Stored data entries:
---*---
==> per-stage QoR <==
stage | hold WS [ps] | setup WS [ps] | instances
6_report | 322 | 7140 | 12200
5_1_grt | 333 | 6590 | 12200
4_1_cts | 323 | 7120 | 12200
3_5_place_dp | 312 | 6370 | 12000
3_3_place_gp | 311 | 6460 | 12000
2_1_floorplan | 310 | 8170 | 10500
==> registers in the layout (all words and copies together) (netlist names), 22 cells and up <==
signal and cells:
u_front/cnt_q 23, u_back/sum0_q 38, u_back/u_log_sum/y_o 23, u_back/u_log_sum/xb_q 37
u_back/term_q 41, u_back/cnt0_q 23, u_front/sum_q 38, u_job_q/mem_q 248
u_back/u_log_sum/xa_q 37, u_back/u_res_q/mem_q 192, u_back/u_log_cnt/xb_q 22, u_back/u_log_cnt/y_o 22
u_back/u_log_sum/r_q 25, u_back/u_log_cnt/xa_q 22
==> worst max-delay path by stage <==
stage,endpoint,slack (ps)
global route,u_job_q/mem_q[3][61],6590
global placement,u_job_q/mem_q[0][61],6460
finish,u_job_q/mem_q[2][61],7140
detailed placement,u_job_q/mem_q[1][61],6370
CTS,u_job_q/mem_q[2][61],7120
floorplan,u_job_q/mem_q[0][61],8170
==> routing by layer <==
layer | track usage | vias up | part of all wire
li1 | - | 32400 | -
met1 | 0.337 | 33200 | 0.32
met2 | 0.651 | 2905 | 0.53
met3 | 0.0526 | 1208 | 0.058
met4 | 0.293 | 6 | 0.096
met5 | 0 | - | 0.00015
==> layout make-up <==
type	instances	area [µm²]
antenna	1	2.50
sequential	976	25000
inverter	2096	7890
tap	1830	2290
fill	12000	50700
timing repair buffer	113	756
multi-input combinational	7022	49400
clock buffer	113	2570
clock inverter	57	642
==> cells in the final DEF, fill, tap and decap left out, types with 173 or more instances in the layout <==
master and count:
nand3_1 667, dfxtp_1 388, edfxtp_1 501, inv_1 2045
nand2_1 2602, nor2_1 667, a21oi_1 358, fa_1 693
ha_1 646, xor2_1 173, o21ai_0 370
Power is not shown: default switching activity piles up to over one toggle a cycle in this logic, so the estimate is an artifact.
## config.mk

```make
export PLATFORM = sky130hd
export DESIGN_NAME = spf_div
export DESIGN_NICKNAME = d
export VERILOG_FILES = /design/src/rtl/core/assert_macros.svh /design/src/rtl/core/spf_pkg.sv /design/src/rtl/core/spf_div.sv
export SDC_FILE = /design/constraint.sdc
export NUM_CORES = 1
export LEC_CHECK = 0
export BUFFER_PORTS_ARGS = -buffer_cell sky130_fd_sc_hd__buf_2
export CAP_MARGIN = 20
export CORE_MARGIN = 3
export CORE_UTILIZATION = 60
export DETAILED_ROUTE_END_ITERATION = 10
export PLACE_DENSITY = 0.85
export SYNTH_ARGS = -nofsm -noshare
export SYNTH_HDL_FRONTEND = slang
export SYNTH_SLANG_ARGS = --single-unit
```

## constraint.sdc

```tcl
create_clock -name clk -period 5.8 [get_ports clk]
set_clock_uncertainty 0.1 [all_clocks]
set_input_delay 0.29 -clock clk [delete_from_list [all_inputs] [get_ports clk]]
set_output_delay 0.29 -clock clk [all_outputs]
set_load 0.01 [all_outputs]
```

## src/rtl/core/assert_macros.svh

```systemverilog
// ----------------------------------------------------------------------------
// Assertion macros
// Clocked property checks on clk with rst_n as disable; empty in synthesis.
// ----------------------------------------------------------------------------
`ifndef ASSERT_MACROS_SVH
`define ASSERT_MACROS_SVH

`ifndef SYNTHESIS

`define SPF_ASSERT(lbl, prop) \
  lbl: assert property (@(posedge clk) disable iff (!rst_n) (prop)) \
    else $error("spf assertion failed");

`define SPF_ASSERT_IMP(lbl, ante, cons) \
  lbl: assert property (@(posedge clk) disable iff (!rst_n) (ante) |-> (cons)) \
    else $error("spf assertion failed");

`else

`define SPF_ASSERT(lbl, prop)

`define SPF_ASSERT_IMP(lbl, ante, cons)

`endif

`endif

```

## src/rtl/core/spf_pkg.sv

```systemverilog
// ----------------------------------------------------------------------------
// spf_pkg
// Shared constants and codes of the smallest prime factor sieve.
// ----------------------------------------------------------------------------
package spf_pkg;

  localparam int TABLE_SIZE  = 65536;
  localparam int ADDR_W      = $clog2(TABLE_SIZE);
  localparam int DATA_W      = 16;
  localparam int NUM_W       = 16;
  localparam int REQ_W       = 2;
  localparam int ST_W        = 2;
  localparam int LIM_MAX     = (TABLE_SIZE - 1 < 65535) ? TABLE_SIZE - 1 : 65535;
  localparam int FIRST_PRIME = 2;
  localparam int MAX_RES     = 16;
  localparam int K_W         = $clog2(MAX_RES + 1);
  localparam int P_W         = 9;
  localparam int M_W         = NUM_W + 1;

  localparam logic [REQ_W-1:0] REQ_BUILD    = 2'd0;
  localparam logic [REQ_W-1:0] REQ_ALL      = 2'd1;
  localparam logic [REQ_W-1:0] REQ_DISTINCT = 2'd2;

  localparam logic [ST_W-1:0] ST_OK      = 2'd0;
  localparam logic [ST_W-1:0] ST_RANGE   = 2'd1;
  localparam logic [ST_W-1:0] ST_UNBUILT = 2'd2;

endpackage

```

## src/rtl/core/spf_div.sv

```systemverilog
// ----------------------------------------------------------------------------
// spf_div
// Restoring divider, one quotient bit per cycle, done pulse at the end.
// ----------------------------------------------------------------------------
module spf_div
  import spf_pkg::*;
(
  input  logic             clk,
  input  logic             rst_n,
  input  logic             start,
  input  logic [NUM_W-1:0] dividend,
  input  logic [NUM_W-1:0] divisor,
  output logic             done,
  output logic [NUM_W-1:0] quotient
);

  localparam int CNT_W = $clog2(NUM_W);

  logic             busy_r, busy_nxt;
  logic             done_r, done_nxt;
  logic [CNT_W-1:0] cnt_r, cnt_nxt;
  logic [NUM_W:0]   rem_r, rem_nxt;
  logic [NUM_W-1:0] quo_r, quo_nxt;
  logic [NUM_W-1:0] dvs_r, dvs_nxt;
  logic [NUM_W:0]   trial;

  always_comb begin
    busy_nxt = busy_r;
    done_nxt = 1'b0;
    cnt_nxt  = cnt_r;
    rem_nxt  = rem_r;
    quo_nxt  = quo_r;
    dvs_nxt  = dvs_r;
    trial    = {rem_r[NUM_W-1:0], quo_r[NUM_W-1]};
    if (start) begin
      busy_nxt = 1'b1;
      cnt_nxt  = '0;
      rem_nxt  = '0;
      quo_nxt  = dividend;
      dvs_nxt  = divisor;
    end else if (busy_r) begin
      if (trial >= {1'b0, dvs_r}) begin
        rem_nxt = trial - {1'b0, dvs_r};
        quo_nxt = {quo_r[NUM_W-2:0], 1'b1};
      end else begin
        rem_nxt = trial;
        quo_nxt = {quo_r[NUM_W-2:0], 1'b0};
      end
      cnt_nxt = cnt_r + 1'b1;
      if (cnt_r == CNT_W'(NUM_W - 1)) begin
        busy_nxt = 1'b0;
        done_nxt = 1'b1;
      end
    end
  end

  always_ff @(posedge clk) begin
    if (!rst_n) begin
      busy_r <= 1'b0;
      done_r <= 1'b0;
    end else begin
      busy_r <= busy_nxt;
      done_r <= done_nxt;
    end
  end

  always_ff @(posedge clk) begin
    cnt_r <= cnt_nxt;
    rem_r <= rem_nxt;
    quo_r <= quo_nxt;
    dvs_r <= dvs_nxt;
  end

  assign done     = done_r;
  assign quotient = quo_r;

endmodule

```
---*---
> [Task item] Report, from the entries above, each line where "instances" is found.

> [Response]
stage | hold WS [ps] | setup WS [ps] | instances
type	instances	area [µm²]
==> cells in the final DEF, fill, tap and decap left out, types with 173 or more instances in the layout <==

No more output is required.